Forgetting Expired Candidates

Candidates that are no longer feasible must often be removed.

Rebuilding the Heap

Some implementations reconstruct the heap repeatedly.

This destroys the performance benefit.

Confusing Sorting with a Heap

Sorting gives a static ordering.

A heap supports dynamic insertion and removal.

Many greedy algorithms need both.

Sorting Plus Heap

A common pattern combines the previous recipe with this one.

Example:

Sort jobs by deadline.
Maintain active jobs in heap.
Perform greedy updates.

Many advanced scheduling algorithms use exactly this architecture.
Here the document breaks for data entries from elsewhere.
Context: an optimization exercise on an open-source flow, tuned for small area and a short achievable clock period. The choices shown serve that exercise and are no tape-out recipe. In this exercise RTL edits were held to simulation tests only and were not proved equivalent to the original. Power and IR drop assume default switching activity.

Setup of red:
==> module mem_ack_responder, before the edit <==
module mem_ack_responder (
    input  logic        CLK,
    input  logic        RESET,
    input  logic        MR,
    input  logic        MW,
    input  logic [5:0]  ADDR,
    input  logic [31:0] DIN,
    input  logic [3:0]  BE,
    output logic [31:0] DOUT,
    output logic        ACK_N,
    output logic [1:0]  STATE
);
    logic [1:0]  st_q;      
    logic        lat2_q;    
    logic        busy_q;    
    logic        ack_n_q;
    logic [31:0] dout_q;
    logic [63:0] sel_n_q;   
    logic [31:0] din_q;
    logic [3:0]  be_q;
    logic        wr_q;
    logic [3:0]  bwe_n_q;   
    logic [31:0] mem_q [64];
    logic req, idle, fire;
    assign req  = MR | MW;
    assign idle = !busy_q;
    assign fire = lat2_q & req;
    always_ff @(posedge CLK or posedge RESET) begin
        if (RESET) begin
            st_q    <= 2'd0;
            lat2_q  <= 1'b0;
            busy_q  <= 1'b0;
            ack_n_q <= 1'b1;
        end else begin
            lat2_q  <= 1'b0;
            busy_q  <= req || (st_q == 2'd2);
            ack_n_q <= 1'b1;
            case (st_q)
                2'd0: if (req) st_q <= 2'd1;
                2'd1: begin
                    if (!req) st_q <= 2'd0;
                    else if (lat2_q) begin
                        st_q    <= 2'd2;
                        ack_n_q <= 1'b0;
                    end else lat2_q <= 1'b1;
                end
                2'd2: st_q <= 2'd3;
                default: if (!req) st_q <= 2'd0;
            endcase
        end
    end
    always_ff @(posedge CLK) begin
        if (idle) begin
            for (int w = 0; w < 64; w++) sel_n_q[w] <= (ADDR != 6'(w));
            din_q <= DIN;
            be_q  <= BE;
            wr_q  <= MW;
        end
    end
    always_ff @(posedge CLK) begin
        bwe_n_q <= (fire && wr_q) ? ~be_q : 4'hF;
    end
    always_ff @(posedge CLK) begin
        for (int w = 0; w < 64; w++) begin
            for (int b = 0; b < 4; b++) begin
                if (!(sel_n_q[w] || bwe_n_q[b])) mem_q[w][b*8 +: 8] <= din_q[b*8 +: 8];
            end
        end
    end
    logic [31:0] rdata;
    always_comb begin
        rdata = '1;
        for (int w = 0; w < 64; w++) rdata = rdata & (mem_q[w] | {32{sel_n_q[w]}});
    end
    logic [31:0] rdata_q;
    always_ff @(posedge CLK) rdata_q <= rdata;
    always_ff @(posedge CLK or posedge RESET) begin
        if (RESET) dout_q <= '0;
        else if (fire && !wr_q) dout_q <= rdata_q;
    end
    assign DOUT  = dout_q;
    assign ACK_N = ack_n_q;
    assign STATE = st_q;
endmodule
Settings: LEC_CHECK=0, CAP_MARGIN=20, CORE_MARGIN=2, CORE_UTILIZATION=65, CTS_CLUSTER_DIAMETER=80, CTS_CLUSTER_SIZE=30, PLACE_DENSITY=0.8, SETUP_SLACK_MARGIN=2.7, SLEW_MARGIN=20; clock period 5.0 ns.
run.sh (not shown) runs the stock make flow with config.mk's settings and CLKGATE_MAP_FILE= SYNTH_SCRIPT=/design/flow/synth_recipe.tcl, a recipe that flattens the netlist after the stock synthesis.
#### Input delta (blue over red)
diff --git a/flow/design.v b/flow/design.v
--- a/flow/design.v
+++ b/flow/design.v
@@ -73,9 +73,7 @@
         for (int w = 0; w < 64; w++) rdata = rdata & (mem_q[w] | {32{sel_n_q[w]}});
     end
-    logic [31:0] rdata_q;
-    always_ff @(posedge CLK) rdata_q <= rdata;
     always_ff @(posedge CLK or posedge RESET) begin
         if (RESET) dout_q <= '0;
-        else if (fire && !wr_q) dout_q <= rdata_q;
+        else if (fire && !wr_q) dout_q <= rdata;
     end
     assign DOUT  = dout_q;
Results
blue: total of plain and repair buffers excluding clock buffers is about 100% higher than what red reported. blue | stages: all done | timing, DRC, antenna: all pass. Area after synthesis shrinks by a few percent when moving from red to blue. From red to blue the numbers moved as follows: number of well-tap cells placed shows a reduction of 5.5%; number of clock buffer instances in the layout dropped 9; die outline width fell by about 1.1%. Portion of total power attributed to combinational logic, blue and red, lower one = red.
The sort establishes processing order.

The heap manages dynamic choices.

Design Checklist

When building a greedy algorithm, ask:

  1. What is the greedy choice?
  2. Which quantity determines that choice?
  3. Do candidates appear dynamically?
  4. Is repeated scanning expensive?
  5. Would a heap expose the desired element efficiently?

If the answers align, a priority queue is usually the correct data structure.

Takeaway

Priority queues provide an efficient implementation framework for a large class of greedy algorithms. Whenever a problem repeatedly selects the best available candidate from a dynamically changing set, a heap often reduces the complexity from quadratic to logarithmic per operation. The key design step is identifying the quantity that defines "best" and exposing that quantity through either a min-heap or max-heap. Once that choice is made, many sophisticated greedy algorithms reduce to a simple loop of inserting candidates, removing the best candidate, and maintaining a small set of invariants.